PROBLEM TO SOLVE
Within the material below, transcribe exactly the lines from the one holding "nand2_1 | 34 | 34 |" through the one holding "[power by group through the flow]", keeping both ends and skipping the rest.
───── MATERIAL SHOWN ─────
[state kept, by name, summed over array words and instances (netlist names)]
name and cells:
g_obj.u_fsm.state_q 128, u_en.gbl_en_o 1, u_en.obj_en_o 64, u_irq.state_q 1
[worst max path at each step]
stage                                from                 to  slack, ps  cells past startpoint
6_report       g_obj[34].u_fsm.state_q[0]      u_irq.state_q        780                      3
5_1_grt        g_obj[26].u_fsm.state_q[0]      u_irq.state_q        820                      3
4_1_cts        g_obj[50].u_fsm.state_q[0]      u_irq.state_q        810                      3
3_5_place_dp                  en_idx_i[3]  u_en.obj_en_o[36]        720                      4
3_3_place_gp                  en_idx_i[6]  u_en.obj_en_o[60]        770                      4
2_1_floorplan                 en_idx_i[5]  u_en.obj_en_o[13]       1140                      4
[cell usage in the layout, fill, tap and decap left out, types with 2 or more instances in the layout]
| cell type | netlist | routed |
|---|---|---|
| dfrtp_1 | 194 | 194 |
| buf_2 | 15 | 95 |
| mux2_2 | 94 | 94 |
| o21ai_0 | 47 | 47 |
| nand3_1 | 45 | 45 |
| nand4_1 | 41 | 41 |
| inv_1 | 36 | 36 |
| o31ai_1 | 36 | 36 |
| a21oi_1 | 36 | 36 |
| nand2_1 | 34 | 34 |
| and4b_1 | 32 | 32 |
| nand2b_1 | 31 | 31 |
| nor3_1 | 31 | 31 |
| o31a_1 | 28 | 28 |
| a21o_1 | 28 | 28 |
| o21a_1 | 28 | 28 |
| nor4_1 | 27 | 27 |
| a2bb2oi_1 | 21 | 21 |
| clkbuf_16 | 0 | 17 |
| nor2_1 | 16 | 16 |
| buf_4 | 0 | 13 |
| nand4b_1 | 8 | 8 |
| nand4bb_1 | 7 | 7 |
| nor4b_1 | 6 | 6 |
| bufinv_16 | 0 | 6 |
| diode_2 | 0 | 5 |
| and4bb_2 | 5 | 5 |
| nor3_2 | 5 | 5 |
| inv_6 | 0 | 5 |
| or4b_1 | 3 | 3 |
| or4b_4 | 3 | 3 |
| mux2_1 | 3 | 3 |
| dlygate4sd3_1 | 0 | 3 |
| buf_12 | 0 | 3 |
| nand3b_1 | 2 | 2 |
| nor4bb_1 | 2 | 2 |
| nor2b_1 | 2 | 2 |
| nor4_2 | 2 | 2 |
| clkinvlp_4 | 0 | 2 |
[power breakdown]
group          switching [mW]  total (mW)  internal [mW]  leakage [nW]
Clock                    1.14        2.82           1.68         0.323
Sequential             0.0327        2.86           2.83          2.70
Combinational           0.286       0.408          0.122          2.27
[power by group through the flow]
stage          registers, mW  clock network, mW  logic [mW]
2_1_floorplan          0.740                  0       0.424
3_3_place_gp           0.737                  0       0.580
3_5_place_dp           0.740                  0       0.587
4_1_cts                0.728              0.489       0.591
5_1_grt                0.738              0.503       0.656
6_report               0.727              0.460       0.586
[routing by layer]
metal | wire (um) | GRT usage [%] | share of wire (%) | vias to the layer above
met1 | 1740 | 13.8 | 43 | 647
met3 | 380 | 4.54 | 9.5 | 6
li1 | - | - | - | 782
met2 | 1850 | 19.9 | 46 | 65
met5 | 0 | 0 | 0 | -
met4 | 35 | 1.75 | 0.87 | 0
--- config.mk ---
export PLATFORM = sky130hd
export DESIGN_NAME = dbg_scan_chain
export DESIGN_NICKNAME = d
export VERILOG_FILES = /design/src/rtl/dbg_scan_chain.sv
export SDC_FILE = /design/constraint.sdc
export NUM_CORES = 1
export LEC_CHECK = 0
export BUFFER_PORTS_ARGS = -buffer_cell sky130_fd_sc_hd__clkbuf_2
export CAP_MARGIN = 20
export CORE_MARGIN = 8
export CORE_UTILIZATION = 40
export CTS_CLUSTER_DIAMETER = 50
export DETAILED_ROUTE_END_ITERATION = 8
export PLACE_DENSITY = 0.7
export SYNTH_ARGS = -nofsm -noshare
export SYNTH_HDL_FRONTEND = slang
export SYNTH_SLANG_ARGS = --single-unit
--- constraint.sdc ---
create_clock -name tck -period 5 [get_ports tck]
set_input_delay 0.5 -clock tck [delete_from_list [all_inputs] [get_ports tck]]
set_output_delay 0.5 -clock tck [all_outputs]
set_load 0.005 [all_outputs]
─────
COMPLETED EXERCISE
| nand2_1 | 34 | 34 |
| and4b_1 | 32 | 32 |
| nand2b_1 | 31 | 31 |
| nor3_1 | 31 | 31 |
| o31a_1 | 28 | 28 |
| a21o_1 | 28 | 28 |
| o21a_1 | 28 | 28 |
| nor4_1 | 27 | 27 |
| a2bb2oi_1 | 21 | 21 |
| clkbuf_16 | 0 | 17 |
| nor2_1 | 16 | 16 |
| buf_4 | 0 | 13 |
| nand4b_1 | 8 | 8 |
| nand4bb_1 | 7 | 7 |
| nor4b_1 | 6 | 6 |
| bufinv_16 | 0 | 6 |
| diode_2 | 0 | 5 |
| and4bb_2 | 5 | 5 |
| nor3_2 | 5 | 5 |
| inv_6 | 0 | 5 |
| or4b_1 | 3 | 3 |
| or4b_4 | 3 | 3 |
| mux2_1 | 3 | 3 |
| dlygate4sd3_1 | 0 | 3 |
| buf_12 | 0 | 3 |
| nand3b_1 | 2 | 2 |
| nor4bb_1 | 2 | 2 |
| nor2b_1 | 2 | 2 |
| nor4_2 | 2 | 2 |
| clkinvlp_4 | 0 | 2 |
[power breakdown]
group          switching [mW]  total (mW)  internal [mW]  leakage [nW]
Clock                    1.14        2.82           1.68         0.323
Sequential             0.0327        2.86           2.83          2.70
Combinational           0.286       0.408          0.122          2.27
[power by group through the flow]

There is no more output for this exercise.